— What you need to do —
Look for "latches" in every line of the listing. Copy the lines that have it.

— Records supplied —
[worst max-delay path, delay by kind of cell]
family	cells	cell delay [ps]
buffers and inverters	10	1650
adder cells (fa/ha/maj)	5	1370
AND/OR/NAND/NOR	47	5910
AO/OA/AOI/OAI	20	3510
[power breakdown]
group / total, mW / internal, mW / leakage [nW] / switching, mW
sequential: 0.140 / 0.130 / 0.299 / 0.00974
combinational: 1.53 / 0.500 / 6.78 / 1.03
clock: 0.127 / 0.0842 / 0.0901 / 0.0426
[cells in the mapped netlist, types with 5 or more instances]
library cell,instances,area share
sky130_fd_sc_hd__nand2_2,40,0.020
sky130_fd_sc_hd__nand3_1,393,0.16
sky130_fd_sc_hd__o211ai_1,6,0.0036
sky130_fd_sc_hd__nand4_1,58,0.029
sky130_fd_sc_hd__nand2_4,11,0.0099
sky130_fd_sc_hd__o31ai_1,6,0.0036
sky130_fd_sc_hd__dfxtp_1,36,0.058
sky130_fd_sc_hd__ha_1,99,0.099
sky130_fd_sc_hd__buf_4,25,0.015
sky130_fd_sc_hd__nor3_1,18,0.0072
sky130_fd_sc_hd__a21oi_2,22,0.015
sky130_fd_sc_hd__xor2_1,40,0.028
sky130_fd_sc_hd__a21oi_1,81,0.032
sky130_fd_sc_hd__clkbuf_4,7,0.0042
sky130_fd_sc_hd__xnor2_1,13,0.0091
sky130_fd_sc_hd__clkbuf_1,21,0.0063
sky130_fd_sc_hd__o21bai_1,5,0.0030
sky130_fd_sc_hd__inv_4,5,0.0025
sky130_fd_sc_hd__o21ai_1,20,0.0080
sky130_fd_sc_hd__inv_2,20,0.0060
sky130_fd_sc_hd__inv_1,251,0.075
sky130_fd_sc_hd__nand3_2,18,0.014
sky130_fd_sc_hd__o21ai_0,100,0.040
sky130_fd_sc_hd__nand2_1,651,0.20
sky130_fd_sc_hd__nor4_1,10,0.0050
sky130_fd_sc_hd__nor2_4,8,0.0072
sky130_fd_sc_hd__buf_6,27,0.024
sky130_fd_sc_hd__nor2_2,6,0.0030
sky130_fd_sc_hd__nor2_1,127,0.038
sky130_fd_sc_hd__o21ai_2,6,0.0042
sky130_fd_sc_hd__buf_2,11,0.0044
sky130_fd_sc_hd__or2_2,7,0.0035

---

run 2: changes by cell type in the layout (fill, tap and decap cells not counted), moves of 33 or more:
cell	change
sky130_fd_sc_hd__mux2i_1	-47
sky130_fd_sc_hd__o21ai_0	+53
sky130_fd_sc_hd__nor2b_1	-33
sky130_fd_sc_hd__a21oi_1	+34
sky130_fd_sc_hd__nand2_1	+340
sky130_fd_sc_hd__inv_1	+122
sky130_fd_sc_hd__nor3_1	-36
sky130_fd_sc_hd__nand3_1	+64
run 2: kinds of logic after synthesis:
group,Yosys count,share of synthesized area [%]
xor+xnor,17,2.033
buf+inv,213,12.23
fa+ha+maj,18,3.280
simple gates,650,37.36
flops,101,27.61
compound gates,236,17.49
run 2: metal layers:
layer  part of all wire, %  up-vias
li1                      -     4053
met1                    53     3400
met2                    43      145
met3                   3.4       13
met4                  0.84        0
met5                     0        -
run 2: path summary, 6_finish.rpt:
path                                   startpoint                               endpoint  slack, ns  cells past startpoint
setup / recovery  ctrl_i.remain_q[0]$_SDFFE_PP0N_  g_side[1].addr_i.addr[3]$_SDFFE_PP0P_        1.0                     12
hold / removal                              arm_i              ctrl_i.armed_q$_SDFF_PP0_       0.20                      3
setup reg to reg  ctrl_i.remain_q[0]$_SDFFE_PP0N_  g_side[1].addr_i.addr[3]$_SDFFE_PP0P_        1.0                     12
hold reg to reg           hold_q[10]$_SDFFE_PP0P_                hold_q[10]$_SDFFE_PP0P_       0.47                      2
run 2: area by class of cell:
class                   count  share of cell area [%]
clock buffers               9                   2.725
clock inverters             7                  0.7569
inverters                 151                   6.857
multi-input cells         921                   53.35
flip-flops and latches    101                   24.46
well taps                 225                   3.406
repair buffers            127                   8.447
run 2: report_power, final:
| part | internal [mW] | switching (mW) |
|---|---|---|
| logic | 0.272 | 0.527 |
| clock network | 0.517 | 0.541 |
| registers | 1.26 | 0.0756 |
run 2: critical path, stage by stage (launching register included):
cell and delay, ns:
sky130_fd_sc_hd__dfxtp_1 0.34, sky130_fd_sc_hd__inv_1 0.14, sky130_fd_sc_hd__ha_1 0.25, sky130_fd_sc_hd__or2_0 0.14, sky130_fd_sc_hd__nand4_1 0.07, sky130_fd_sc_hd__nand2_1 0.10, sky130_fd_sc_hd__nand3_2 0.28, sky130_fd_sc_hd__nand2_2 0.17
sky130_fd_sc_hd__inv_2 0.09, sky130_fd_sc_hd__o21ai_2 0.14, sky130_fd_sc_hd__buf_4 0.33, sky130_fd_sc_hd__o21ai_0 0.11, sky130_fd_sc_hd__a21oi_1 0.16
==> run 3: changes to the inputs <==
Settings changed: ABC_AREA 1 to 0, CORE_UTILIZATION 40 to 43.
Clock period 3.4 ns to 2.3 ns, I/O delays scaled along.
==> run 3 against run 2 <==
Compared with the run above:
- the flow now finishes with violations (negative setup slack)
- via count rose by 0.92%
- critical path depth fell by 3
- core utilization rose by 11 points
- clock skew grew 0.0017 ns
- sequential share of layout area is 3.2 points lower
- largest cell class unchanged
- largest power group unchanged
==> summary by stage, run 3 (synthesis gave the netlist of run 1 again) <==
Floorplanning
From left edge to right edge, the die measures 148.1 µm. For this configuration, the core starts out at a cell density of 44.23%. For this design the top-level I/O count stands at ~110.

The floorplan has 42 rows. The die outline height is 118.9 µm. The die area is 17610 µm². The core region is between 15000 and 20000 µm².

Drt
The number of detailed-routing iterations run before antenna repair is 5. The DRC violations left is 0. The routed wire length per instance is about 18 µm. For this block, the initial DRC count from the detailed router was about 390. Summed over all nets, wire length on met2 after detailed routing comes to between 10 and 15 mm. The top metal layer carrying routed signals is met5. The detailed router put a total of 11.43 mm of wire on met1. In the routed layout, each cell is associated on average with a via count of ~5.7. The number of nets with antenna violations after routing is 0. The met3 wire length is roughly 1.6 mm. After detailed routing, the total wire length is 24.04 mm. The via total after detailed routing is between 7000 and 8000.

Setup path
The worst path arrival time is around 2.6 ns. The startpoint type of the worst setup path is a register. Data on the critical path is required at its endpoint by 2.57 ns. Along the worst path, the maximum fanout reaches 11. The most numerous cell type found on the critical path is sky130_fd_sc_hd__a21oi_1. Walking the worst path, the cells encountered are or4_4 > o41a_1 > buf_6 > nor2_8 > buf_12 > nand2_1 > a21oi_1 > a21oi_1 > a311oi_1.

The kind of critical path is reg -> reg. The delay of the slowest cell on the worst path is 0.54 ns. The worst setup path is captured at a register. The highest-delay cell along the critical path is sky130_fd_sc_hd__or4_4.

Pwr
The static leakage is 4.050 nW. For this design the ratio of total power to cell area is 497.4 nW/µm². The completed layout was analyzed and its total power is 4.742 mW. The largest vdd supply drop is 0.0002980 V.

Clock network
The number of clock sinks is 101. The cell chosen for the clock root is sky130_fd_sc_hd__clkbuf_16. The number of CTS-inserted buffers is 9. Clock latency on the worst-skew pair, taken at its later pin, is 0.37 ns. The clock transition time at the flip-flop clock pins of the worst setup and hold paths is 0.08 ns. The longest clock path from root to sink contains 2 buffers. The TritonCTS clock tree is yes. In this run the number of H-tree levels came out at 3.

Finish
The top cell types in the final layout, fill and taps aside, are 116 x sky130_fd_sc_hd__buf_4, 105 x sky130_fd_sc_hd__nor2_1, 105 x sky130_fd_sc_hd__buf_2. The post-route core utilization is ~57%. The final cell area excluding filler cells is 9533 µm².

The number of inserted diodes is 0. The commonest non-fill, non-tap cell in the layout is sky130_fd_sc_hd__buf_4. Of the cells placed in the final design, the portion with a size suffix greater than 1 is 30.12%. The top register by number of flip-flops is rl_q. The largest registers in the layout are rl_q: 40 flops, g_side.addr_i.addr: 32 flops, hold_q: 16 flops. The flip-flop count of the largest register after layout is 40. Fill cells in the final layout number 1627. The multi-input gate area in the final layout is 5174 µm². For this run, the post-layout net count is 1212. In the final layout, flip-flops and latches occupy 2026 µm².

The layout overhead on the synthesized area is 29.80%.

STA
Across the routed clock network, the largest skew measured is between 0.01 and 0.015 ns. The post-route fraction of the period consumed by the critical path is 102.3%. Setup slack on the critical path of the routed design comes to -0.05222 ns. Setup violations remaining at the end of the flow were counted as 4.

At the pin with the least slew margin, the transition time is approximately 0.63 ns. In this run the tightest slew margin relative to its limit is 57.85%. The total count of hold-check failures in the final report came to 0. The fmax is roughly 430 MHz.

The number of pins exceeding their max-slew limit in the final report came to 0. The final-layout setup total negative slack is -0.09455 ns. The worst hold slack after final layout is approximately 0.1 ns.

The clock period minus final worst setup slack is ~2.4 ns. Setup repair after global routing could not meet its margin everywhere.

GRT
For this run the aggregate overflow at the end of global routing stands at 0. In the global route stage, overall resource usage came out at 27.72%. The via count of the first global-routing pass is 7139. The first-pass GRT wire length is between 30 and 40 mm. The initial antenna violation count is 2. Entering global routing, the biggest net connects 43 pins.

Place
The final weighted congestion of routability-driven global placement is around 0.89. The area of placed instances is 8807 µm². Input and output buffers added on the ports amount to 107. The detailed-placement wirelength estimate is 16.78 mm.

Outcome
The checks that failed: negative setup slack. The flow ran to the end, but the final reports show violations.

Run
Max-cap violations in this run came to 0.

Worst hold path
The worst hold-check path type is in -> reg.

— The answer —
flip-flops and latches    101                   24.46
The number of inserted diodes is 0. The commonest non-fill, non-tap cell in the layout is sky130_fd_sc_hd__buf_4. Of the cells placed in the final design, the portion with a size suffix greater than 1 is 30.12%. The top register by number of flip-flops is rl_q. The largest registers in the layout are rl_q: 40 flops, g_side.addr_i.addr: 32 flops, hold_q: 16 flops. The flip-flop count of the largest register after layout is 40. Fill cells in the final layout number 1627. The multi-input gate area in the final layout is 5174 µm². For this run, the post-layout net count is 1212. In the final layout, flip-flops and latches occupy 2026 µm².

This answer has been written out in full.